The spring.handlers file tells Spring which NamespaceHandler to use for a particular namespace. The format of the file is the XML namespace URI followed by an "=" followed by the fully qualified class name of the NamespaceHandler implementation.

spring.handlers file for Example Login Handler
urn\:mace\:example.org\:shibboleth\:authn = org.example.shibboleth.authn.config.AuthnNamespaceHandler

Note that because Spring uses the java.util.Properties class to load these files the ':' character must be escaped with a backslash. This character has a special meaning for property files loaded in this manner.

Step 7: Write Installation Instructions

The expected procedure for installing an extension in to the IdP is to have the deployer copy the necessary material in to the expanded IdP distribution archive and then re-run the IdP installation script. This ensures the libraries get bundled in to the WAR file and placed where command line tools may use them. However the exact installation steps will depend on the nature of the extension. For example, an extension that includes not only custom plugins that use the Spring architecture but also new Servlets/JSP pages will require the deployer to edit the web.xml document and/or copy JSP files before rebuilding the war.

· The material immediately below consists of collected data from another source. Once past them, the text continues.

`config.mk`:
```
export PLATFORM = sky130hd
export DESIGN_NAME = rglib_rotate_clk_mon
export DESIGN_NICKNAME = d
export VERILOG_FILES = /design/src/rtl/rglib_rotate_clk_mon.sv
export SDC_FILE = /design/constraint.sdc
export NUM_CORES = 1
export LEC_CHECK = 0
export CAP_MARGIN = 20
export CORE_MARGIN = 3
export CORE_UTILIZATION = 53
export DETAILED_ROUTE_END_ITERATION = 12
export PLACE_DENSITY = 0.86
export RECOVER_POWER = 100
export SLEW_MARGIN = 20
export SYNTH_ARGS = -nofsm -noshare
export SYNTH_HDL_FRONTEND = slang
export SYNTH_SLANG_ARGS = --single-unit
```
`constraint.sdc`:
```
create_clock -name clk -period 5 [get_ports clk]
set_input_delay 1 -clock clk [delete_from_list [all_inputs] [get_ports clk]]
set_output_delay 1 -clock clk [all_outputs]
set_load 0.02 [all_outputs]
```
`src/rtl/rglib_rotate_clk_mon.sv`:
```
// Clock monitor: measures period and high time of mon_in in clk cycles, flags
// out-of-window periods and detects a stopped clock. Optional input synchronizer: RGLIB_ROTATE_CLK_MON_SYNC_EN.
module rglib_rotate_clk_mon #(
    parameter int CNT_W       = 16,
    parameter int SYNC_STAGES = 2
) (
    input  logic             clk,
    input  logic             rst,
    input  logic             en,
    input  logic             mon_in,
    input  logic [CNT_W-1:0] min_period,
    input  logic [CNT_W-1:0] max_period,
    input  logic [CNT_W-1:0] timeout,
    input  logic             clr,
    output logic [CNT_W-1:0] period,
    output logic [CNT_W-1:0] high_time,
    output logic             period_vld,
    output logic             too_fast,
    output logic             too_slow,
    output logic             stopped
);

    typedef enum logic [1:0] {IDLE, ACQUIRE, MEASURE, STOPPED} state_t;

    localparam logic [CNT_W-1:0] CNT_ONE = {{(CNT_W-1){1'b0}}, 1'b1};

    if (SYNC_STAGES < 2) begin : g_sync_stages_check
        $error("SYNC_STAGES must be at least 2");
    end

    state_t           state, state_n;
    logic [CNT_W-1:0] cnt, cnt_n, cnt_inc;
    logic [CNT_W-1:0] period_n, high_time_n;
    logic             period_vld_n, too_fast_n, too_slow_n;
    logic             s, s_q, rise, fall;

`ifdef RGLIB_ROTATE_CLK_MON_SYNC_EN
    logic [SYNC_STAGES-1:0] sync;

    always_ff @(posedge clk) begin
        if (rst) begin
            sync <= '0;
        end else begin
            sync <= {sync[SYNC_STAGES-2:0], mon_in};
        end
    end

    assign s = sync[SYNC_STAGES-1];
`else
    assign s = mon_in;
`endif

    assign rise    = s & ~s_q;
    assign fall    = ~s & s_q;
    assign cnt_inc = (cnt == {CNT_W{1'b1}}) ? cnt : cnt + CNT_ONE;
    assign stopped = (state == STOPPED);

    always_comb begin
        state_n      = state;
        cnt_n        = cnt;
        period_n     = period;
        high_time_n  = high_time;
        period_vld_n = 1'b0;
        // A set in the same cycle as clr overrides the clear below.
        too_fast_n   = too_fast & ~clr;
        too_slow_n   = too_slow & ~clr;
        if (!en) begin
            state_n = IDLE;
            cnt_n   = '0;
        end else begin
            case (state)
                IDLE: begin
                    cnt_n   = '0;
                    state_n = ACQUIRE;
                end
                ACQUIRE: begin
                    if (rise) begin
                        cnt_n   = CNT_ONE;
                        state_n = MEASURE;
                    end
                end
                MEASURE: begin
                    cnt_n = cnt_inc;
                    if (rise) begin
                        period_n     = cnt;
                        period_vld_n = 1'b1;
                        cnt_n        = CNT_ONE;
                        if (cnt < min_period) too_fast_n = 1'b1;
                        if (cnt > max_period) too_slow_n = 1'b1;
                    end else if (fall) begin
                        high_time_n = cnt;
                    end else if (cnt >= timeout) begin
                        state_n = STOPPED;
                    end
                end
                STOPPED: begin
                    if (rise) begin
                        cnt_n   = CNT_ONE;
                        state_n = MEASURE;
                    end
                end
                default: state_n = IDLE;
            endcase
        end
    end

    always_ff @(posedge clk) begin
        if (rst) begin
            state      <= IDLE;
            cnt        <= '0;
            period     <= '0;
            high_time  <= '0;
            period_vld <= 1'b0;
            too_fast   <= 1'b0;
            too_slow   <= 1'b0;
            s_q        <= 1'b0;
        end else begin
            state      <= state_n;
            cnt        <= cnt_n;
            period     <= period_n;
            high_time  <= high_time_n;
            period_vld <= period_vld_n;
            too_fast   <= too_fast_n;
            too_slow   <= too_slow_n;
            s_q        <= s;
        end
    end

endmodule

```
Word level (Yosys, flattened, before mapping). Index checks and enable logic that the tools add are counted.

Output and inout bits: 36. Input bits: 53. Register bits after elaboration: 54.

Eq/ne operators: 9. Reduce and logical (&&, ||, !) cells: 8. $add $sub $neg: 1. $lt $le $gt $ge: 3. Bitwise gates (word level): 10. Muxes and demuxes: 18.

Operators with widths (number): $mux 16 (3); $pmux 16 s3 (1); $add 16x1->16 const B (1); $eq 16x16->1 const B (1); $ge 16x16->1 (1); $gt 16x16->1 (1); $lt 16x16->1 (1); $mux 1 (9); $mux 2 (4); $reduce_and 4->1 (2); $ne 2x2->1 const B (3); $not 1->1 (6); $pmux 2 s3 (1); $and 1x1->1 (4); $eq 2x2->1 const B (2); $reduce_or 2->1 (2); $ne 3x3->1 const B (1); $reduce_and 3->1 (1); $reduce_or 3->1 (1); $eq 2x1->1 const B (1); $logic_not 2->1 (1); $ne 2x1->1 const B (1); $reduce_and 2->1 (1).

Longest topological paths before layout.
Depth in word-level cells: 6. Mapped depth: 7.

Least setup slack after synthesis. Ideal clock, no wire load.

Path kind: input-to-reg. Start: in rst. End: reg cnt[7]. Stages on the path: 5. Library setup time: 61 ps. Arrival time: 2246 ps. Slack: 2693 ps. Cell sequence: clkbuf_1 > nand2b_1 > or3_1 > or4b_1 > nand2_1.

Cells in the longest elaborated chain, start to end: 1.

Ends and longest elaborated chain: start, declared (line 8) `input logic rst,`; $reduce_or 2->1 (no source line); end signal, assigned (line 119) `cnt <= cnt_n;`; end, declared (line 32) `logic [CNT_W-1:0] cnt, cnt_n, cnt_inc;`.

No other way between the ends. A chain may end at the register's enable or synchronous reset.

Final worst setup path. Same ends and word-level chain as after synthesis.

==> impl_metrics.csv <==
group,metric,value,unit
timing,max_slew.worst_pin.slew,1.503,ns
flow_run,cap_viol_max_count,1,
clock_tree,clkTransAtPathRegs,0.10,ns
placement,port_buffers,88,
yosys,syn_area,3421,µm²
setup_path,rrSetupSlack,2.54,ns
clock_tree,clock_sinks,54,
final_layout,drive_gt1_frac,0.02268,
outcome,outcome,"finished with violations",
clock_tree,clk_path_buf_depth,2,
timing,max_slew_margin,-0.001787,
final_layout,diodes,0,
yosys,synth_cell_types,45,
global_route,antenna_found_initial,0,
die,pin_count,89,
global_route,grt-ovfl-total,0,
clock_tree,insertion_delay,0.31,ns
power_and_ir_drop,power-per-cell-area,185.1,nW/µm²
timing,period_needed,3.512,ns
final_layout,final_common_cell,"nand2_1",
die,die-area,7455,µm²
yosys,synth_edf_count,0,
clock_tree,cts_setup_buffers,0,
yosys,synth_cells,448,
setup_path,worstPathMaxFanout,36,
setup_path,crit_family,"simple AND/OR/NAND/NOR gates",
die,rows,28,
clock_tree,tritoncts,"built",
drt,via_count,3483,
die,floorplan.initialDensity,0.5612,
setup_path,arrival,3.77,ns
yosys,ys_ff_latch,54,
drt,ant_nets,0,
yosys,synthArstFlopShare,0,
drt,wirelength,9.589,mm
placement,gp_congestion,0.9319,
setup_path,path_class,"in -> reg",
power_and_ir_drop,p_leak,1.994,nW
clock_tree,cts_hold_buf,0,
clock_tree,cts_buffers,5,
die,die-width,86.34,µm
setup_path,slowest_stage,"clkbuf_1",
final_layout,most-common-layout-cells,"nand2_1 (72), a21oi_1 (56), dfxtp_1 (54), inv_1 (50), clkdlybuf4s50_1 (50)",
global_route,grt_pass1_wl,15.40,mm
setup_path,critPathRequiredTime,5.26,ns
timing,fin_crit_sh,0.7023,
drt,drtIter0Drc,349,
setup_path,endpoint_kind,"flip-flop",
timing,final.setup.tns,0,ns
clock_tree,ctsResizeCount,0,
final_layout,synthToLayoutAreaGrowth,29.88,%
global_route,grt_pass1_vias,3340,
drt,dr.pass1.iters,5,
setup_path,worst_path_largest_cell_delay,0.58,ns
die,die_h,86.34,µm
timing,clock_skew,0.005537,ns
clock_tree,cts.htree.levels,2,
placement,dp_hpwl,7.128,mm
global_route,grtUsageTotal,0.2564,
clock_tree,root_buffer,"clkbuf_8",
outcome,violations,"capacitance limit, slew limit",
power_and_ir_drop,power,822.6,µW
yosys,synthFlopType,"dfxtp_1",
timing,rsz0062_at_grt,"no",
timing,fmax,284.8,MHz
global_route,grt_start_max_net_pins,37,
drt,viasPerCell,5.767,
setup_path,worstPathCellList,"dlygate4sd3_1, clkbuf_1, nand2b_1, or3_1, or4b_1, nand2_1",
worst_hold_path,hp-class,"reg -> reg",
yosys,mappedNetlistNets,549,
yosys,syn_area_per_cell,7.636,µm²
drt,drc,0,
setup_path,crit_path_start_kind,"input pin",
setup_path,path_buf_inv,2,
die,core_area,6096,µm²
drt,routedWlPerCell,15.88,µm
yosys,yosysWarnings,0,
timing,hold_viol,0,
timing,drv_slew,36,
final_layout,fin_nets,629,
timing,final-setup-viol-count,0,
power_and_ir_drop,peakVddDrop,199.6,µV
yosys,ys_seq_area_frac,0.3160,
[flip-flops by register name (all words and copies together) (netlist names)]
signal      flops
cnt            16
high_time      16
period         16
state           2
period_vld      1
s_q             1
too_fast        1
too_slow        1
[cell type report]
class / count / area, µm²
flip-flops and latches: 54 / 1081
clock inverters: 2 / 37.54
well taps: 75 / 93.84
repair buffers: 89 / 884.6
fillers: 491 / 1653
multi-input cells: 328 / 2086
inverters: 50 / 187.7
clock buffers: 6 / 72.57
[cell usage after synthesis (3+ instances only)]
library cell,number,share of area
clkbuf_1,13,0.014
dfxtp_1,54,0.32
ha_1,48,0.18
and2_1,4,0.0073
nand2b_1,6,0.011
nor3_1,9,0.013
o211ai_1,4,0.0088
nor2b_1,5,0.0091
a31oi_1,4,0.0073
inv_1,50,0.055
o21ai_0,30,0.044
nor2_1,23,0.025
or3_1,3,0.0055
nand4_1,11,0.020
nand3_1,14,0.020
or4_1,3,0.0066
nor4_1,3,0.0055
nand2_1,72,0.079
a21oi_1,56,0.082
a211oi_1,3,0.0066
a21o_1,3,0.0066
[power breakdown]
group	internal, mW	total [mW]	switching (mW)
Sequential	0.431	0.434	0.00316
Clock	0.150	0.294	0.144
Combinational	0.0532	0.0947	0.0414
[cell families after synthesis]
kind of cell,synth area share
compound gates,0.1909
mux,0.002926
flops,0.3160
buf+inv,0.07425
simple gates,0.2377
fa+ha+maj,0.1756
xor+xnor,0.002561
[per-stage QoR]
stage	std cells	worst slack (ns)	util	hold slack, ns	area, µm²
floorplan	448	2.693	-	0.4983	3421
global placement	596	1.903	0.7114	0.4458	4337
detailed placement	596	1.861	0.7114	0.4461	4337
CTS	604	2.150	0.7295	0.4597	4447
global route	604	1.328	0.7289	0.4723	4443
finish	604	1.488	0.7289	0.4556	4443
[worst min-delay path: cells and delay by family (launching register included)]
kind | cells | cell delay [ns]
flip-flops | 1 | 0.32
AND/OR/NAND/NOR | 1 | 0.05
AO/OA/AOI/OAI | 1 | 0.05
[worst paths after layout]
path	startpoint	end	cells past startpoint
setup reg to reg	state[0]	high_time[5]	5
hold / removal	period[1]	period[1]	2
setup / recovery	rst	cnt[7]	6
hold reg to reg	period[1]	period[1]	2
[per-layer routing]
metal / global-route usage / vias up / wire (µm)
met1: 0.3296 / 1587 / 4092
met3: 0.02947 / 24 / 536
met2: 0.4423 / 145 / 4738
li1: - / 1727 / -
met4: 0.09207 / 0 / 222
met5: 0 / - / 0
(Power assumes the default switching activity.)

Appendix: Shibboleth IdP Extension Points

Attribute Filter Policy Rules

Plugin point for creating a new match function used by the Attribute Filter Policy policy requirement, permit value, and deny value rules.

Attribute Definition

Plugin point for creating new attribute resolver attribute definitions.

Attribute Encoder

Plugin point for creating a new attribute resolver attribute encoder.

Data Connector

Plugin point for creating a new attribute resolver data connector.

Principal Connector

Plugin point for creating a new attribute resolver principal connector.

Profile Handler

Plugin point for creating a new profile handler.

Login Handler

Plugin point for creating a new login handler.

Profile Configuration

Plugin point for creating a new relying party profile configuration.

Metadata Provider

Plugin point for creating a new relying party metadata provider.

Metadata Provider Filter

Plugin point for creating a new metadata provider filter.

Credential

Plugin point for creating a new plugin for reading credentials.

Trust Engine

Plugin point for creating a new trust engine.

Security Policy

Plugin point for creating a new security policy.

Security Policy Rule

Plugin point for creating a new security policy rule.

Resource

Plugin point for creating a new resource.

Resource Filter

Plugin point for creating a new resource filter.

Service

Plugin point for creating a new service.